Find if the series $\sum_1^\infty (-1)^n\frac{\ln (n)}{n}$ converges or diverges

Question

Find if the series $\sum_1^\infty (-1)^n\frac{\ln (n)}{n}$ converges or diverges.

My attempt: This is an alternating series problem in the form $(-1)^{n-1}b_n$

Let $b_n=\frac{\ln (n)}{n}$

Considering related function $f(x)=\frac{\ln (x)}{x}$;$f'(x)= \frac{1-\ln x}{x^2} $

$f'(x)<0$ when $\ln x>1\rightarrow x>e $. Therefore, $b_n$ is decreasing function when $n>e$

$\lim \limits_{n \to\infty}b_n=\lim \limits_{n \to\infty}\frac{\ln(n)}{n}=\frac{1/n}{1}=\frac{1}{n}\rightarrow0$ as $n\rightarrow \infty$

Therefore series converges by alternating series test.

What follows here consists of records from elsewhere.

`config.mk`:
```
export PLATFORM = sky130hd
export DESIGN_NAME = led_write_queue
export DESIGN_NICKNAME = d
export VERILOG_FILES = /design/src/rtl/led_queue_pkg.sv /design/src/rtl/sync_fifo.sv /design/src/rtl/led_write_queue.sv
export SDC_FILE = /design/constraint.sdc
export NUM_CORES = 1
export LEC_CHECK = 0
export ABC_AREA = 0
export CORE_MARGIN = 10
export CORE_UTILIZATION = 47
export DETAILED_ROUTE_END_ITERATION = 8
export PLACE_DENSITY = 0.75
export SLEW_MARGIN = 20
export SYNTH_ARGS = -nofsm -noshare
export SYNTH_HDL_FRONTEND = slang
export SYNTH_HIERARCHICAL = 1
export SYNTH_SLANG_ARGS = --single-unit
```
`constraint.sdc`:
```
create_clock -name clock -period 2.3 [get_ports clock]
set_input_delay 0.46 -clock clock [delete_from_list [all_inputs] [get_ports clock]]
set_output_delay 0.46 -clock clock [all_outputs]
set_load 0.005 [all_outputs]
```
`src/rtl/led_queue_pkg.sv`:
```
// Shared types and constants for the LED write queue.
// FSM state encoding, status word bit map, device busy bit index.
package led_queue_pkg;

  typedef enum logic [1:0] {
    IDLE      = 2'd0,
    ISSUE     = 2'd1,
    WAIT_ACK  = 2'd2,
    WAIT_DONE = 2'd3
  } state_e;

  localparam int ST_FULL    = 0;
  localparam int ST_EMPTY   = 1;
  localparam int ST_BUSY    = 2;
  localparam int ST_OVF     = 3;
  localparam int ST_CNT_LSB = 4;
  localparam int ST_CNT_W   = 5;

  localparam int DEV_BUSY = 0;

endpackage

```
`src/rtl/sync_fifo.sv`:
```
// Single-clock FIFO, power-of-two depth, head-of-queue data output.
// Ports: push/wdata in, pop in, full/empty/count/head out.
module sync_fifo #(
  parameter int DEPTH  = 4,
  parameter int DATA_W = 32
) (
  input  logic                     clock,
  input  logic                     reset_n,
  input  logic                     push,
  input  logic [DATA_W-1:0]        wdata,
  input  logic                     pop,
  output logic                     full,
  output logic                     empty,
  output logic [$clog2(DEPTH):0]   count,
  output logic [DATA_W-1:0]        head
);

  localparam int AW = $clog2(DEPTH);
  localparam int CW = AW + 1;

  logic [DATA_W-1:0] mem_q [DEPTH];
  logic [AW-1:0]     wptr_q;
  logic [AW-1:0]     rptr_q;
  logic [CW-1:0]     count_q;
  logic [CW-1:0]     count_d;
  logic              do_push;
  logic              do_pop;

  assign full  = (count_q == CW'(DEPTH));
  assign empty = (count_q == '0);
  assign count = count_q;
  assign head  = mem_q[rptr_q];

  // A pop in the same cycle frees a slot, so a push into a full FIFO is kept.
  assign do_pop  = pop && !empty;
  assign do_push = push && (!full || do_pop);

  always_comb begin
    count_d = count_q;
    unique case ({do_push, do_pop})
      2'b10:   count_d = count_q + CW'(1);
      2'b01:   count_d = count_q - CW'(1);
      default: count_d = count_q;
    endcase
  end

  always_ff @(posedge clock or negedge reset_n) begin
    if (!reset_n) begin
      wptr_q  <= '0;
      rptr_q  <= '0;
      count_q <= '0;
    end else begin
      if (do_push) wptr_q <= wptr_q + AW'(1);
      if (do_pop)  rptr_q <= rptr_q + AW'(1);
      count_q <= count_d;
    end
  end

  always_ff @(posedge clock) begin
    if (do_push) mem_q[wptr_q] <= wdata;
  end

endmodule

```
`src/rtl/led_write_queue.sv`:
```
// CPU store queue feeding the LED device one word per device cycle.
// Ports: wr_en/wr_data/clr_ovf from CPU, status to CPU, led_* to/from device.
module led_write_queue
  import led_queue_pkg::*;
#(
  parameter int DEPTH       = 4,
  parameter int DATA_W      = 32,
  parameter int ACK_TIMEOUT = 4
) (
  input  logic              clock,
  input  logic              reset_n,
  input  logic              wr_en,
  input  logic [DATA_W-1:0] wr_data,
  input  logic              clr_ovf,
  output logic [31:0]       status,
  output logic [DATA_W-1:0] led_data,
  output logic              led_begin,
  input  logic [31:0]       led_state
);

  localparam int CW = $clog2(DEPTH) + 1;
  localparam int TW = $clog2(ACK_TIMEOUT + 1);

  state_e            state_q;
  logic              led_begin_q;
  logic [DATA_W-1:0] led_data_q;
  logic [TW-1:0]     tmo_q;
  logic              ovf_q;
  logic              ovf_d;

  logic              dev_busy;
  logic              fifo_pop;
  logic              fifo_full;
  logic              fifo_empty;
  logic [CW-1:0]     fifo_count;
  logic [DATA_W-1:0] fifo_head;
  logic              unused_state;

  assign dev_busy     = led_state[DEV_BUSY];
  assign unused_state = ^led_state[31:1];

  // Head leaves the queue only once the device has finished with it.
  assign fifo_pop = (state_q == WAIT_DONE) && !dev_busy;

  sync_fifo #(
    .DEPTH  (DEPTH),
    .DATA_W (DATA_W)
  ) u_fifo (
    .clock   (clock),
    .reset_n (reset_n),
    .push    (wr_en),
    .wdata   (wr_data),
    .pop     (fifo_pop),
    .full    (fifo_full),
    .empty   (fifo_empty),
    .count   (fifo_count),
    .head    (fifo_head)
  );

  // New overflow wins over a simultaneous clear.
  assign ovf_d = (ovf_q && !clr_ovf)
               || (wr_en && fifo_full && !fifo_pop);

  always_ff @(posedge clock or negedge reset_n) begin
    if (!reset_n) ovf_q <= 1'b0;
    else          ovf_q <= ovf_d;
  end

  always_ff @(posedge clock or negedge reset_n) begin
    if (!reset_n) begin
      state_q     <= IDLE;
      led_begin_q <= 1'b0;
      led_data_q  <= '0;
      tmo_q       <= '0;
    end else begin
      led_begin_q <= 1'b0;
      unique case (state_q)
        IDLE: begin
          if (!fifo_empty && !dev_busy) begin
            state_q     <= ISSUE;
            led_begin_q <= 1'b1;
            led_data_q  <= fifo_head;
          end
        end
        ISSUE: begin
          state_q <= WAIT_ACK;
          tmo_q   <= '0;
        end
        WAIT_ACK: begin
          if (dev_busy || tmo_q == TW'(ACK_TIMEOUT - 1))
            state_q <= WAIT_DONE;
          else
            tmo_q <= tmo_q + TW'(1);
        end
        WAIT_DONE: begin
          if (!dev_busy) state_q <= IDLE;
        end
        default: state_q <= IDLE;
      endcase
    end
  end

  assign led_begin = led_begin_q;
  assign led_data  = led_data_q;

  always_comb begin
    status = '0;
    status[ST_FULL]  = fifo_full;
    status[ST_EMPTY] = fifo_empty;
    status[ST_BUSY]  = (state_q != IDLE);
    status[ST_OVF]   = ovf_q;
    status[ST_CNT_LSB +: ST_CNT_W] = ST_CNT_W'(fifo_count);
  end

endmodule

```
==> flow_summary.yaml, run 1 <==
drt:
  detailedRoute.firstIterationViolations: 266
  drt-vias-per-instance: 5.18
  vias: 3387
  avgRoutedWirePerCell_microns: 19.9
  ant_nets: 0
  drt-total-wl_microns: 13000
  drcViolationCount: 0
  dr.pass1.iters: 4
synth:
  synth_top_cell_area_share: 0.553
  synth.distinct_cells: 42
  yosys.area.top_type: "edfxtp_1"
  synth_most_common_cell: "edfxtp_1"
  synth_edf_count: 128
  synth-seq-cells: 174
  seq_area_frac_synth: 0.719
  synth.avg_cell_area_sq_um: 19.6
  synthArstFlopShare: 0.264
  synthFlopType: "edfxtp_1"
  syn-cell-area_sq_um: 6950
  synthCells: 355
  synthTopCellsByCount: "128 x edfxtp_1, 46 x dfrtp_1, 32 x mux4_2"
  synth_warnings: 6
  synthTopCellsByArea: "edfxtp_1 55%, dfrtp_1 17%, mux4_2 10%"
timing:
  hold_viol_final: 0
  post-route-period-util: 0.971
  drv_slew: 0
  period_needed_ps: 2230
  tightest_slew_ps: 650
  whs_ps: 54.7
  maxClockFrequency_mhz: 448
  setup_slack_ps: 66.2
  fin_skew_ps: 10.4
  setup-violations-final: 0
  slew_headroom: 0.566
placed_design:
  placedInstanceArea_sq_um: 8020
  dp_cells: 619
  pre_cts_slack_ps: -235
  port_buffers: 76
  dp.final_hpwl_microns: 8700
  gp_congestion: 0.676
finish:
  diodes: 0
  drive_gt1_frac: 0.294
  nets: 536
  final_cells: 654
  fin_area_sq_um: 8670
  synthToLayoutAreaGrowth_pct: 24.8
floorplanning:
  initial_utilization: 0.478
  core_sq_um: 14500
  dieArea_sq_um: 20000
  rows: 44
  die_height_microns: 142
  io_pins: 133
  die_w_microns: 142
cts:
  cts_buffers: 17
  clk_latency_ps: 430
  cts_hold_buf: 0
  cts.path.max_buffers: 2
  cts_tree: "yes"
  cts_sinks: 174
  clkTransAtPathRegs_ps: 60
  h-tree-depth: 4
  clockRootBuffer: "clkbuf_16"
critical_path:
  worst-setup-path-type: "reg -> out"
  startpoint_type: "flop"
  critical_path.reg2reg.startpoint: "state_q[1]"
  critPathRequiredTime_ps: 1840
  cp.arrival_ps: 1770
  path_max_fanout: 4
  cp-end-kind: "output pin"
  setup.worst_path.start: "u_fifo/count[0]"
power:
  intPower_mw: 8.17
  ir_drop_uv: 667
  comb_power_share: 0.319
  seq_power_share: 0.418
  power.switching_mw: 3.09
  p_leak_nw: 3.15
  p_clk_frac: 0.263
  power_switching_share: 0.274
  powerDensity_nw_per_um2: 1300
global_routing:
  grt.overflow.total: 0
  grt_pass1_vias: 3672
  grt_pass1_wl_microns: 20400
  grt_max_degree: 35
  antenna_found_initial: 0
  grt_use_total: 0.134
job:
  drv_cap: 0
run_status:
  status: "complete, no violations"
min_path:
  hold_path.class: "in -> async"
==> power groups by stage <==
stage / clock, mW / combinational [mW] / sequential (mW)
2_1_floorplan: 0 / 2.09 / 4.65
3_3_place_gp: 0 / 3.52 / 4.71
3_5_place_dp: 0 / 3.61 / 4.77
4_1_cts: 3.03 / 3.68 / 4.72
5_1_grt: 3.17 / 3.93 / 4.80
6_report: 2.96 / 3.59 / 4.70
==> critical path, cell delays in order (launching register included) <==
cell	delay, ps
dfrtp_2	440
nor3_2	230
buf_4	170
clkdlybuf4s50_1	510
==> metal layers <==
metal  part of all wire  vias to the layer above  GRT usage
li1                   -                     1527          -
met1               0.42                     1746      0.160
met2               0.49                      102      0.212
met3              0.082                       12     0.0577
met4              0.012                        0     0.0500
met5                  0                        -          0
==> logic make-up (layout without fill, tap and decap cells) <==
group	after synthesis	after routing	synth area share
other cells	1	25	0.000540
mux	68	68	0.162
simple gates	28	28	0.0247
xor+xnor	6	6	0.00756
fa+ha+maj	11	11	0.0209
flops	174	174	0.719
compound gates	15	15	0.0173
buf+inv	52	143	0.0477
==> final timing paths <==
| kind | slack [ps] | cells past startpoint | end |
|---|---|---|---|
| max in group asynchronous | 1660 | 2 | u_fifo/count[0] |
| worst max-delay path | 70 | 3 | status[1] |
| worst max register to register | 130 | 8 | u_fifo/count[1] |
| worst min-delay path | 50 | 1 | led_data[10] |
| min in group clock | 490 | 1 | led_data[3] |
| worst min register to register | 490 | 1 | led_data[3] |
==> area by class of cell <==
type                            instances  area (sq um)
Clock buffer                           18           439
Tap cell                              184           230
Inverter                               11          41.3
Fill cell                            1074          5860
Timing Repair Buffer                  100          1060
Multi-Input combinational cell        153          1720
Sequential cell                       174          5000
Clock inverter                         14           181
==> cell usage in the layout, fill, tap and decap left out, types with 3 or more instances in the layout <==
| cell type | Yosys | routed |
|---|---|---|
| bufinv_16 | 0 | 3 |
| buf_12 | 0 | 10 |
| conb_1 | 1 | 25 |
| nand2_1 | 4 | 4 |
| clkbuf_16 | 0 | 17 |
| nor2_1 | 6 | 6 |
| ha_1 | 10 | 10 |
| inv_1 | 11 | 11 |
| mux4_2 | 32 | 32 |
| dfrtp_1 | 46 | 41 |
| clkinv_4 | 0 | 3 |
| and2_2 | 4 | 4 |
| dfrtp_2 | 0 | 5 |
| edfxtp_1 | 128 | 128 |
| clkdlybuf4s50_1 | 0 | 74 |
| mux2_2 | 31 | 31 |
| xnor2_1 | 4 | 4 |
| buf_4 | 28 | 14 |
| nand2b_1 | 3 | 3 |
| o21ai_0 | 3 | 3 |
==> what timing repair did <==
item                                    in CTS  in global routing
gates resized for setup                      5                  1
setup buffers                                3                  0
endpoints found under the setup margin       2                  1
pin swaps                                    0                  0
==> state kept, by name, indices dropped and copies added, names as in the netlist <==
signal         cells
u_fifo/rptr_q      2
led_begin          1
state_q            2
led_data          32
u_fifo/count       3
ovf_q              1
u_fifo/mem_q     128
tmo_q              3
u_fifo/wptr_q      2
==> metrics by stage <==
stage          TNS (ps)  power (mW)  utilization
2_1_floorplan         0        6.74            -
3_3_place_gp       -224        8.24        0.552
3_5_place_dp       -361        8.38        0.552
4_1_cts               0        11.4        0.596
5_1_grt           -15.3        11.9        0.597
6_report              0        11.3        0.597
No activity file was read; power rests on OpenSTA's default activity.
==> run 2, diff against run 1 <==
SLEW_MARGIN = default   (was 20)
==> results of run 2 <==
No change in the layout: final DEF, timing and power equal those of run 1.
==> run 3, diff against run 2 <==
CORE_ASPECT_RATIO = 1.25   (was default)
RECOVER_POWER = 25   (was default)
==> flow_summary.yaml, run 3 (synthesized netlist as in run 1, its figures left out) <==
run_status:
  status: "complete, no violations"
finish:
  post-route-util: 0.596
  layout_common_cells: "128 x edfxtp_1, 58 x clkdlybuf4s50_1, 41 x dfrtp_1"
  largest_reg_flops: 128
  layout_commonest_cell: "edfxtp_1"
  final_cells: 651
  drive_gt1_frac: 0.291
  synthToLayoutAreaGrowth_pct: 24.0
  nets: 537
  regMostFlops: "u_fifo/mem_q"
timing:
  maxClockFrequency_mhz: 450
  setup-violations-final: 0
  post-route-period-util: 0.966
  drv_slew: 0
  tightest_slew_ps: 1200
  period_needed_ps: 2220
  fin_skew_ps: 9.67
  slew_headroom: 0.199
  hold_viol_final: 0
critical_path:
  critPathRequiredTime_ps: 1840
  cp_cell_sequence: "nor3_2 -> buf_4 -> clkdlybuf4s50_1"
  r2r_slack_ps: 130
  startpoint_type: "flop"
  timing.critical_path.slowest_cell_delay_ps: 500
  setup.worst_path.start: "u_fifo/count[0]"
  worst-setup-path-type: "reg -> out"
  critical_path.reg2reg.startpoint: "state_q[1]"
  rr_worst_depth: 8
  critPathCapture: "status[1]"
  critPathSlowestCell: "clkdlybuf4s50_1"
  r2r_end: "u_fifo/count[1]"
  path_max_fanout: 4
  cp.arrival_ps: 1760
  cp-end-kind: "output pin"
placed_design:
  dp.final_hpwl_microns: 8150
  gp_congestion: 0.749
  dp_cells: 610
  port_buffers: 76
cts:
  clkTransAtPathRegs_ps: 60
  cts_sinks: 174
  cts_buffers: 17
  clockRootBuffer: "clkbuf_16"
  h-tree-depth: 4
  clk_latency_ps: 420
  cts_tree: "yes"
  cts.path.max_buffers: 2
floorplanning:
  core_sq_um: 14500
  initial_utilization: 0.480
  io_pins: 133
  die_w_microns: 129
  die_height_microns: 156
  rows: 49
  dieArea_sq_um: 20100
global_routing:
  globalRouteMet1Util: 0.154
  gr-max-usage-layer: "met2"
  grt_pass1_vias: 3746
  grt.overflow.total: 0
  grt_pass1_wl_microns: 20600
  antenna_found_initial: 2
  grt_use_total: 0.136
  grt_max_degree: 34
  use_met3: 0.0360
  use_met2: 0.236
drt:
  drcViolationCount: 0
  vias: 3451
  ant_nets: 0
  drt-vias-per-instance: 5.30
  detailedRoute.firstIterationViolations: 176
  dr.pass1.iters: 6
  avgRoutedWirePerCell_microns: 19.9
  drt-total-wl_microns: 13000
min_path:
  hold_path.class: "in -> async"
power:
  p_leak_nw: 3.13
  powerDensity_nw_per_um2: 1300
  ir_drop_uv: 510
job:
  drv_cap: 0
run 3: final cells by class:
| cell class | instances | area [sq um] |
|---|---|---|
| Fill cell | 1046 | 5850 |
| Sequential cell | 174 | 5000 |
| Multi-Input combinational cell | 153 | 1720 |
| Timing Repair Buffer | 101 | 1040 |
| Clock buffer | 18 | 429 |
| Tap cell | 178 | 223 |
| Clock inverter | 14 | 156 |
| Inverter | 11 | 41.3 |
| Antenna cell | 2 | 5.00 |
run 3: through the flow:
step	total power [mW]	setup TNS, ps	worst slack [ps]	instance area (sq um)	hold slack, ps
after detailed placement	8.36	-349	-231	7980	477
final	11.2	0	77.5	8620	269
after global placement	8.23	-242	-185	7980	473
after global routing	11.8	-28.8	-28.8	8620	353
after floorplan	6.74	0	78.9	7040	164
after CTS	11.3	0	18.1	8590	21.0
run 3: critical path: cells and delay by family, from the launching register on:
| kind | cells | cell delay [ps] |
|---|---|---|
| buffers and inverters | 2 | 680 |
| flip-flops | 1 | 430 |
| AND/OR/NAND/NOR | 1 | 240 |
run 3: metal layers:
layer / routed length (microns) / vias up
met5: 0 / -
met4: 226 / 0
met3: 688 / 18
met2: 6990 / 100
met1: 5050 / 1812
li1: - / 1521
run 3: how the worst min path moves through the flow:
stage | start | to | cells past startpoint
2_1_floorplan | reset_n | led_begin | 0
3_3_place_gp | reset_n | led_data[27] | 1
3_5_place_dp | reset_n | led_data[27] | 1
4_1_cts | reset_n | led_data[27] | 1
5_1_grt | reset_n | led_data[14] | 1
6_report | reset_n | led_data[27] | 1
run 3: report_power, final:
group / leakage [nW] / total, mW / internal, mW / switching (mW)
Combinational: 1.13 / 3.60 / 2.14 / 1.45
Clock: 0.282 / 2.82 / 1.62 / 1.20
Sequential: 1.72 / 4.76 / 4.30 / 0.463
Total: 3.13 / 11.2 / 8.06 / 3.12
run 3: timing repair:
item / 4_1_cts / 5_1_grt
hold buffers: 0 / 0
endpoints found under the setup margin: 2 / 2
buffers inserted: 3 / 4
gates resized for setup: 5 / 3
pin swaps: 0 / 3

Am I on the right track? I was not sure if I can apply thr alternating series test here as $b_n$ is not decreasing for all values of n. Any help is much appreciated.

Answer 1

Note that

$$\frac{\ln (x)}{x^a}\to 0$$

for all $a>0$.

It is a standard limit which can be easily proved by l’Hopital.

Thus you are done and the series converges.

Answer 2

It is correct. What you did proves that the series $\displaystyle\sum_{n=3}^\infty(-1)^n\frac{\ln n}n$ converges. It follows from this fact that your series converges too.

Answer 3

You are exactly right, alternating series test on a series that goes to 0. You are on the right track. The limit as n goes to infinity goes to 0 and the fact that $b_n$ is decreasing is all you need.